Featured image: Nelson the Clown and the Suspension Bridge Disaster researched and made by Russel Hughes
The Island Project Research team, funded by Heritage Lottery Fund, have been capturing migration stories from local Yarmouth people in clay, video and writing since January. The team was formed from six children (from Priory St Nicholas, Edward Worlledge and Hillside) along with their three teachers and another twelve adults from the town. The citizen research community was led by Dr Jeannette Baxter, a senior lecturer and researcher, at Anglia Ruskin University (Cambridge).
Last Wednesday the team had its exciting final research session at Gt Yarmouth library, led by Jeannette Baxter (Anglia Ruskin University) and Caroline Fernandez (Gt Yarmouth Library Community Librarian) with support from the Silver Darlings’ Charlotte Dickens and Kevin Hunn. Each member of the team had researched at least one story, which they read out to the team. Grace Edwards said the project had helped her to realise that, ‘Many people have suffered hardships and came to Yarmouth to improve their lives. I have been very fortunate as I was born here.’
Jamie King said he felt differently about Yarmouth after taking part in the research process, ‘I am coming to realise that many people have a story as to how they came to be in Great Yarmouth, as I myself have, and I feel it’s important to share these stories as it is a part of the history of the growing town’s origins.’
Some of these migration stories will be available on the New Routes Old Roots website, and the stories and clay models based on the stories will be included in a final Island project exhibition at Great Yarmouth Library in September.
The six research sessions have involved learning about research, developing documentary research skills, a tour and introduction to the library’s local archives, a visit to Time and Tide’s archives with great actors imparting information about the Dutch influence, Captain Manby and the Scott’s fisher girls, and several research intensive sessions at the library.
Jeannette Baxter, the research lead, said that this was one of the most rewarding research projects she has worked on, ‘All of the researchers showed great engagement and initiative, and the migration stories they have uncovered present us with a very different picture of Yarmouth, past and present.’
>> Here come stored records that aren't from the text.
--- src/rtl/multicycle_alu.sv ---
// Handshaked RV32IM-style execution unit: single-cycle logic ops, iterative shift-add multiply
// and restoring divide. The divider is only built when MULTICYCLE_ALU_DIV_EN is defined.
module multicycle_alu #(
  parameter int DATA_WIDTH    = 32,
  parameter int OPCODE_LENGTH = 5
) (
  input  logic                     clk,
  input  logic                     reset,
  input  logic                     in_valid,
  output logic                     in_ready,
  input  logic [DATA_WIDTH-1:0]    SrcA,
  input  logic [DATA_WIDTH-1:0]    SrcB,
  input  logic [OPCODE_LENGTH-1:0] Operation,
  output logic                     out_valid,
  input  logic                     out_ready,
  output logic [DATA_WIDTH-1:0]    ALUResult
);
  localparam int W  = DATA_WIDTH;
  localparam int SW = $clog2(DATA_WIDTH);

  typedef logic [OPCODE_LENGTH-1:0] op_t;
  localparam op_t OP_AND   = op_t'(0);
  localparam op_t OP_SUB   = op_t'(1);
  localparam op_t OP_ADD   = op_t'(2);
  localparam op_t OP_OR    = op_t'(3);
  localparam op_t OP_XOR   = op_t'(4);
  localparam op_t OP_SLL   = op_t'(5);
  localparam op_t OP_SRL   = op_t'(6);
  localparam op_t OP_SRA   = op_t'(7);
  localparam op_t OP_EQ    = op_t'(8);
  localparam op_t OP_SLT   = op_t'(9);
  localparam op_t OP_SLTU  = op_t'(10);
  localparam op_t OP_MUL   = op_t'(11);
  localparam op_t OP_MULH  = op_t'(12);
  localparam op_t OP_MULHU = op_t'(13);
`ifdef MULTICYCLE_ALU_DIV_EN
  localparam op_t OP_DIV   = op_t'(14);
  localparam op_t OP_DIVU  = op_t'(15);
  localparam op_t OP_REM   = op_t'(16);
  localparam op_t OP_REMU  = op_t'(17);
`endif

  typedef enum logic [2:0] {
    IDLE, MUL, FIX, DONE
`ifdef MULTICYCLE_ALU_DIV_EN
    , DIV
`endif
  } state_t;

  state_t         state, state_n, dest;
  logic [SW-1:0]  cnt;
  op_t            op_q;
  logic [2*W-1:0] acc;
  logic [W-1:0]   mc;
  logic           neg_q;
  logic           accept, is_mul, iter, last_iter, sgn_op, a_neg, b_neg;
  logic [2*W-1:0] prod_c;
  logic [W-1:0]   fix_res;
`ifdef MULTICYCLE_ALU_DIV_EN
  logic           is_div, neg_r, bz;
  logic [W-1:0]   opa;
`endif

  function automatic logic [W-1:0] simple_op(input op_t op, input logic [W-1:0] a, input logic [W-1:0] b);
    logic signed [W-1:0] as, bs;
    logic [SW-1:0]       sh;
    as = a;
    bs = b;
    sh = b[SW-1:0];
    case (op)
      OP_AND:  simple_op = a & b;
      OP_SUB:  simple_op = a - b;
      OP_ADD:  simple_op = a + b;
      OP_OR:   simple_op = a | b;
      OP_XOR:  simple_op = a ^ b;
      OP_SLL:  simple_op = a << sh;
      OP_SRL:  simple_op = a >> sh;
      OP_SRA:  simple_op = as >>> sh;
      OP_EQ:   simple_op = W'(a == b);
      OP_SLT:  simple_op = W'(as < bs);
      OP_SLTU: simple_op = W'(a < b);
      default: simple_op = W'(1);
    endcase
  endfunction

  function automatic logic [W-1:0] cneg(input logic [W-1:0] x, input logic n);
    cneg = n ? -x : x;
  endfunction

  function automatic logic [2*W-1:0] cneg2(input logic [2*W-1:0] x, input logic n);
    cneg2 = n ? -x : x;
  endfunction

  // {high accumulator, multiplier}: add multiplicand when the current multiplier bit is set, shift right.
  function automatic logic [2*W-1:0] mul_step(input logic [2*W-1:0] p, input logic [W-1:0] m);
    logic [W:0] s;
    s = {1'b0, p[2*W-1:W]} + (p[0] ? {1'b0, m} : {(W+1){1'b0}});
    mul_step = {s, p[W-1:1]};
  endfunction

`ifdef MULTICYCLE_ALU_DIV_EN
  // {partial remainder, dividend/quotient}: shift in the next dividend bit, keep the difference if non-negative.
  function automatic logic [2*W-1:0] div_step(input logic [2*W-1:0] p, input logic [W-1:0] m);
    logic [W:0] sh, df;
    sh = {p[2*W-1:W], p[W-1]};
    df = sh - {1'b0, m};
    if (!df[W]) div_step = {df[W-1:0], p[W-2:0], 1'b1};
    else        div_step = {sh[W-1:0], p[W-2:0], 1'b0};
  endfunction
`endif

  assign in_ready  = (state == IDLE) || (state == DONE && out_ready);
  assign accept    = in_valid && in_ready;
  assign out_valid = (state == DONE);
  assign is_mul    = (Operation == OP_MUL) || (Operation == OP_MULH) || (Operation == OP_MULHU);
`ifdef MULTICYCLE_ALU_DIV_EN
  assign is_div    = (Operation == OP_DIV) || (Operation == OP_DIVU) ||
                     (Operation == OP_REM) || (Operation == OP_REMU);
  assign iter      = (state == MUL) || (state == DIV);
  assign sgn_op    = (Operation == OP_MULH) || (Operation == OP_DIV) || (Operation == OP_REM);
`else
  assign iter      = (state == MUL);
  assign sgn_op    = (Operation == OP_MULH);
`endif
  assign last_iter = iter && (cnt == SW'(W - 1));
  assign a_neg     = sgn_op && SrcA[W-1];
  assign b_neg     = sgn_op && SrcB[W-1];

  always_comb begin
    dest = DONE;
    if (is_mul) dest = MUL;
`ifdef MULTICYCLE_ALU_DIV_EN
    else if (is_div) dest = DIV;
`endif
  end

  always_comb begin
    state_n = state;
    case (state)
      IDLE:    if (accept) state_n = dest;
      MUL:     if (last_iter) state_n = FIX;
`ifdef MULTICYCLE_ALU_DIV_EN
      DIV:     if (last_iter) state_n = FIX;
`endif
      FIX:     state_n = DONE;
      DONE:    if (accept) state_n = dest;
               else if (out_ready) state_n = IDLE;
      default: state_n = IDLE;
    endcase
  end

  always_ff @(posedge clk) begin
    if (reset) state <= IDLE;
    else       state <= state_n;
  end

  always_ff @(posedge clk) begin
    if (reset)     cnt <= '0;
    else if (iter) cnt <= last_iter ? '0 : cnt + SW'(1);
    else           cnt <= '0;
  end

  // Operand capture and iteration datapath; operands are stored as magnitudes, signs fixed up at FIX.
  always_ff @(posedge clk) begin
    if (accept) op_q <= Operation;
    if (accept && is_mul) begin
      acc   <= {{W{1'b0}}, cneg(SrcB, b_neg)};
      mc    <= cneg(SrcA, a_neg);
      neg_q <= a_neg ^ b_neg;
    end
`ifdef MULTICYCLE_ALU_DIV_EN
    else if (accept && is_div) begin
      acc   <= {{W{1'b0}}, cneg(SrcA, a_neg)};
      mc    <= cneg(SrcB, b_neg);
      neg_q <= a_neg ^ b_neg;
      neg_r <= a_neg;
      bz    <= (SrcB == '0);
      opa   <= SrcA;
    end
    else if (state == DIV) acc <= div_step(acc, mc);
`endif
    else if (state == MUL) acc <= mul_step(acc, mc);
  end

  always_comb begin
    fix_res = '0;
    prod_c  = cneg2(acc, neg_q);
    case (op_q)
      OP_MUL:   fix_res = prod_c[W-1:0];
      OP_MULH:  fix_res = prod_c[2*W-1:W];
      OP_MULHU: fix_res = acc[2*W-1:W];
`ifdef MULTICYCLE_ALU_DIV_EN
      OP_DIV:   fix_res = bz ? '1  : cneg(acc[W-1:0], neg_q);
      OP_DIVU:  fix_res = bz ? '1  : acc[W-1:0];
      OP_REM:   fix_res = bz ? opa : cneg(acc[2*W-1:W], neg_r);
      OP_REMU:  fix_res = bz ? opa : acc[2*W-1:W];
`endif
      default:  fix_res = '0;
    endcase
  end

  always_ff @(posedge clk) begin
    if (reset)                       ALUResult <= '0;
    else if (accept && dest == DONE) ALUResult <= simple_op(Operation, SrcA, SrcB);
    else if (state == FIX)           ALUResult <= fix_res;
  end
endmodule

--- config.mk ---
export PLATFORM = sky130hd
export DESIGN_NAME = multicycle_alu
export DESIGN_NICKNAME = d
export VERILOG_FILES = /design/src/rtl/multicycle_alu.sv
export SDC_FILE = /design/constraint.sdc
export NUM_CORES = 1
export LEC_CHECK = 0
export ABC_AREA = 1
export ABC_CLOCK_PERIOD_IN_PS = 6280
export CORE_MARGIN = 8
export CORE_UTILIZATION = 30
export CTS_CLUSTER_SIZE = 24
export DETAILED_ROUTE_END_ITERATION = 8
export PLACE_DENSITY = 0.47
export SKIP_LAST_GASP = 1
export SLEW_MARGIN = 20
export SYNTH_ARGS = -nofsm -noshare
export SYNTH_HDL_FRONTEND = slang
export SYNTH_SLANG_ARGS = --single-unit
--- constraint.sdc ---
create_clock -name clk -period 6.28 [get_ports clk]
set_input_delay 1.256 -clock clk [delete_from_list [all_inputs] [get_ports clk]]
set_output_delay 1.256 -clock clk [all_outputs]
set_load 0.1 [all_outputs]
* Yosys cells after proc, flatten, opt, wreduce, memory -nomap -nowiden
Index checks and enable logic that the tools add are counted.
** Word-level totals
- Output and inout bits :: 34
- Bits of input ports :: 73
- Logic and storage cells :: 82
- Register bits after elaboration :: 142
** Cells by class
- Add/subtract/negate cells :: 7
- Equal/unequal tests :: 25
- Shift-type cells :: 3
- Reduce and logical (&&, ||, !) cells :: 16
- Bitwise gates (word level) :: 5
- Order comparisons :: 2
- Multiplexer cells :: 16
** Operator list (count)
- 32-bit one-hot mux with 11 select lines :: 1
- 32-bit two-way mux :: 7
- 32-bit one-hot mux with 3 select lines :: 1
- 32-bit less-than comparator :: 2
- 64-bit two-way mux :: 1
- 32-bit negator :: 2
- 64-bit negator :: 1
- 5-bit by 4-bit equality test with 1-bit output, second input constant :: 9
- 32-bit by 32-bit adder with 33-bit output :: 1
- 32-bit adder :: 1
- 32-bit bitwise AND :: 1
- 32-bit equality test :: 1
- 32-bit OR :: 1
- 32-bit by 5-bit left shift with 32-bit output :: 1
- 32-bit by 5-bit >> shifter with 32-bit output :: 1
- 32-bit by 5-bit >>> shifter with 32-bit output :: 1
- 32-bit subtractor :: 1
- 32-bit bitwise XOR :: 1
- 5-bit by 3-bit equality test with 1-bit output, second input constant :: 4
- 3-bit two-way mux :: 4
- 3-bit one-hot mux with 4 select lines :: 1
- 5-bit by 2-bit equality test with 1-bit output, second input constant :: 2
- 3-bit by 2-bit equality test with 1-bit output, second input constant :: 3
- 1-bit logical AND :: 7
- 16 further kinds :: 19

* Depth between registers and ports, before layout
- Word-level depth :: 7
- Depth in mapped cells :: 22

* Least setup slack after synthesis
OpenSTA, ideal clock, no wires.
- Kind :: input-to-reg
- Start :: input port out_ready
- End :: register acc[0], enable pin
- Stages on the path :: 10
- Slack :: 1901 ps
- Buffers on the path :: 2
- Arrival :: 3990 ps
- Cells stage by stage :: inv_1 nor2_1 inv_1 o21ai_1 nand2_1 nor2_2 inv_2 buf_2 buf_2 nand2_1
** Between the ends
- Word-level cells in the longest chain between the ends :: 5
** RTL lines
- from (decl) :: RTL line 15 : input logic out_ready,
- 1-bit logical AND :: RTL line 112 : assign in_ready = (state == IDLE) || (state == DONE && out_ready);
- 1-bit logical OR :: RTL line 112
- named net in_ready :: RTL line 10 : output logic in_ready,
- 1-bit logical AND :: RTL line 113 : assign accept = in_valid && in_ready;
- 1-bit logical AND :: RTL line 166 : if (accept && is_mul) begin
- 2-bit nonzero test (no source line)
- to (signal assigned) :: RTL line 167 : acc <= {{W{1'b0}}, cneg(SrcB, b_neg)};
- to (signal assigned) :: RTL line 182 : else if (state == MUL) acc <= mul_step(acc, mc);
- to (decl) :: RTL line 53 : logic [2*W-1:0] acc;
The timed path passes the listed nets, and every way through them passes these cells.
A chain may end at the register's enable or synchronous reset.

* Worst setup path after layout
- Start :: input port out_ready
- End :: output port in_ready
** Between the ends
- Word-level cells in the longest chain between the ends :: 2
** RTL lines (RTL line)
- 1-bit logical AND :: 112
- 1-bit logical OR :: 112
- to (decl) :: 10
Every way passes these cells.

==> out/summary.log <==
INFO  timing         fin_ws=1.805ns
INFO  place          post-place-ws=1.580ns
INFO  floorplanning  num_rows=99
INFO  floorplanning  die_w=285.8um
INFO  grt            grt_antenna_before_repair=4
INFO  clock_tree     cts-root-buf=sky130_fd_sc_hd__clkbuf_16
INFO  timing         max_slew.worst_pin.slew=1.150ns
INFO  synth          yosys-top-cells-area=sky130_fd_sc_hd__nand2_1, sky130_fd_sc_hd__nand3_1, sky130_fd_sc_hd__edfxtp_1, sky130_fd_sc_hd__inv_1, sky130_fd_sc_hd__ha_1
INFO  synth          seq_area_frac_synth=16.14%
INFO  grt            global_route.overflow_total=0
INFO  timing         worst_slew_margin_rel=23.27%
INFO  timing         finalMaxSlewViolations=0
INFO  final_layout   insertedDiodeCount=0
INFO  detailed_routing postRouteAntennaNets=0
INFO  timing         fin_hold_ws=0.4537ns
INFO  floorplanning  starting_density_of_the_core=30.13%
INFO  timing         finalCritPeriodShare=71.26%
INFO  grt            wire_length_of_the_first_global_routing_pass=171,800um
INFO  timing         hold_viol=0
INFO  timing         totalNegativeSetupSlack=0ns
INFO  timing         fin_skew=0.01384ns
INFO  final_layout   share_of_cells_above_drive_strength_1=3.714%
INFO  synth          synth_cell_count_leaders=sky130_fd_sc_hd__nand2_1, sky130_fd_sc_hd__nand3_1, sky130_fd_sc_hd__inv_1
INFO  timing         max_clock_freq=223.5MHz
INFO  detailed_routing drt-vias-per-instance=5.448
INFO  critical_path  endpoint_kind=output port
INFO  synth          yosys_register_bits=141
INFO  synth          synthDominantCellAreaShare=21.08%
INFO  synth          async_reset_ff_share=0%
INFO  place          port_buffers=106
INFO  synth          post_synth.cell_area_avg=5.492squm
INFO  power          power_leakage=11.98nW
INFO  synth          synth_enable_flop_cells=70
INFO  run_status     status=complete, no violations
INFO  place          dp.final_hpwl=99,290um
INFO  clock_tree     cts_buffer_depth=2
INFO  floorplanning  fp.coreArea=72,460squm
INFO  power          peakVddDrop=201.5uV
INFO  final_layout   layout.nets=4,209
INFO  clock_tree     htree_levels=4
INFO  synth          yosysMostFrequentCell=sky130_fd_sc_hd__nand2_1
INFO  timing         grt_setup_unrepaired=no
INFO  clock_tree     cts_hold_buf=0
INFO  final_layout   area_delta_synth_final=11.60%
INFO  timing         finalCriticalPeriod=4.475ns
INFO  grt            gr-usage-all-layers=28.12%
INFO  clock_tree     cts.clk_slew.worst_paths=0.08ns
INFO  clock_tree     worstSkewPairLatency=0.46ns
INFO  synth          netlist_area=21,830squm
INFO  synth          postSynth.topFlopCell=sky130_fd_sc_hd__dfxtp_1
INFO  power          power_dens_cells=248.6nW/um^2
INFO  grt            grt_max_degree=58
INFO  synth          synth_fp_nets=4,185
INFO  detailed_routing drt_iter0_markers=2,924
INFO  critical_path  critPathRequiredTime=5.02ns
INFO  detailed_routing wl=119,900um
INFO  synth          netlist-cell-type-count=57
INFO  place          finalWeightedCongestion=1.050
INFO  min_path       worstHoldPathType=reg -> reg
INFO  detailed_routing detail_route.drc_violations=0
INFO  floorplanning  io_pins=107
INFO  critical_path  cp_data_arrival_time=3.22ns
INFO  synth          synthesis.yosys.warnings=0
INFO  critical_path  cp-start-kind=input port
INFO  clock_tree     cts_tree=built
INFO  clock_tree     cts_buf_count=17
INFO  critical_path  timing.setup.critical_path_class=in -> out
INFO  synth          yosys.area.top_type=sky130_fd_sc_hd__nand2_1
INFO  timing         report.final.setup_viol=0
INFO  clock_tree     clock_sink_count=141
INFO  clock_tree     ctsResizeCount=0
INFO  grt            first_global_vias=25,330
INFO  floorplanning  floorplan.die.height=285.8um
INFO  critical_path  critical_path_peak_fanout=2
INFO  synth          synthesis.instances=3,975
INFO  power          design_power_total=6.056mW
INFO  detailed_routing routed-via-count=27,080
INFO  detailed_routing drtPass1Iterations=6
INFO  clock_tree     post_cts.repair.setup_buffers=0
INFO  detailed_routing detail_route.wl_per_cell=24.12um
INFO  flow_run       drv_cap=0
INFO  floorplanning  area_enclosed_by_the_die_boundary=81,660squm
area by class of cell:
class	count	area [sq um]
clock inverters	15	186.4
inverters	519	1951
fillers	8445	48100
repair buffers	158	1454
flip-flops and latches	141	3523
clock buffers	17	425.4
multi-input cells	3162	15620
well taps	959	1200
kinds of logic after synthesis:
kind of cell / after synthesis / share of synthesized area, %
compound gates: 554 / 13.77
xor+xnor: 81 / 3.250
fa+ha+maj: 137 / 7.955
buf+inv: 672 / 12.40
flops: 141 / 16.14
simple gates: 2390 / 46.49
sequential cells by signal, summed over array words and instances, names as in the netlist:
name	cells
acc	64
op_q	5
cnt	5
ALUResult	32
state	2
neg_q	1
mc	32
cells in the final DEF (no fill, tap or decap), drive strengths merged, types with 40 or more instances in the layout:
cell           count
nand2           1232
buf               54
nand3            575
xor2              75
nor2             457
a21oi            205
ha               134
edfxtp            70
inv              524
dfxtp             71
o21ai            252
clkdlybuf4s50    104
nand4             58
nor3              40
layer usage:
metal | vias up | global-route usage [%] | share of wire (%)
met4 | 0 | 17.34 | 7.2
met5 | - | 0 | 0
li1 | 12950 | - | -
met1 | 12540 | 36.75 | 42
met2 | 1340 | 44.75 | 44
met3 | 249 | 2.333 | 6.5
critical path: stages:
cell,delay (ns)
sky130_fd_sc_hd__clkdlybuf4s50_1,0.48
sky130_fd_sc_hd__inv_1,0.04
sky130_fd_sc_hd__nor2_1,0.12
sky130_fd_sc_hd__inv_1,0.05
sky130_fd_sc_hd__o21ai_1,0.10
sky130_fd_sc_hd__clkdlybuf4s50_1,1.17
through the flow:
stage	util [%]	cell area, sq um	std cells
global placement	32.78	23750	4939
CTS	33.62	24360	4971
global route	33.62	24360	4971
finish	33.62	24360	4971
floorplan	-	21830	3975
detailed placement	32.78	23750	4939
report_power, final:
group / switching (mW) / leakage (nW) / internal [mW] / total [mW]
clock network: 0.524 / 0.297 / 0.541 / 1.07
logic: 2.45 / 10.4 / 0.949 / 3.40
registers: 0.393 / 1.24 / 1.20 / 1.59
total: 3.37 / 12.0 / 2.69 / 6.06
path summary, 6_finish.rpt:
path | startpoint | to | slack, ns | depth (start not counted)
worst min register to register | cnt[0]$_SDFF_PP0_ | cnt[0]$_SDFF_PP0_ | 0.45 | 1
worst min-delay path | cnt[0]$_SDFF_PP0_ | cnt[0]$_SDFF_PP0_ | 0.45 | 1
worst max-delay path | out_ready | in_ready | 1.80 | 6
worst max register to register | acc[0]$_DFFE_PP_ | acc[47]$_SDFFE_PP0P_ | 2.92 | 21
(Power assumes the default switching activity.)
At the final research session, the stories of Captain Manby, Fall the pirate, Snowy Edwards, other famous locals, family histories, and many more were read by the research team members and captured on video.
The researchers were also joined by invited guests Miriam Kikis, Eddie Hunn and Michael Julian. The team interviewed them and heard stories of how their families arrived in Yarmouth, struggled, thrived and contributed to the culture and economy of the town.
Michael said, ‘Our family of six arrived in 1971 and, as my step Dad’s job fell through – we slept up at South Denes in a Ford Anglia for months until we moved to a caravan; it was a real squeeze.’
Miriam told of the terrible Turkish invasion of Cyprus, her escape to Athens, London and eventual arrival in Gt Yarmouth where the seafront reminded her of home and the locals warmly received her. She said, ‘I first heard of Great Yarmouth at ten, whilst reading David Copperfield and I thought what is this – the tide going in and out? – our sea didn’t do that!’.
Eddie related how he had been a far East prisoner of War, after the war worked as an accountant in Wells and eventually arrived in 1960 to start a new family life, building up a guest-house business and really enjoying the town and local people.
All three talked of their affection for the town and how their families have thrived and contributed in so many ways.
The Island project will now move into its second phase, where Kevin and Charlotte will share the project videos, models and stories in heritage sharing sessions, assemblies and workshops in four local schools – Priory St Nicholas, St Georges, Edward Worlledge and Hillside.
Charlotte said ‘We will take the great stories, researched by the team, along with some of the models made so far, and show local school children something of their town’s history and inspire them to tell their own family stories in clay and video. Workshops for adults and children begin next month.’
Alongside the research workshops, the project artists, Kevin Hunn and Charlotte Dickens, have led four free community workshops at the library supported by HLF. These workshops have taught the participants new skills in clay modelling, and group members produced models of fish, houses, the town walls and some models to go with the research stories. These models will also be exhibited in the Library Island Exhibition in September.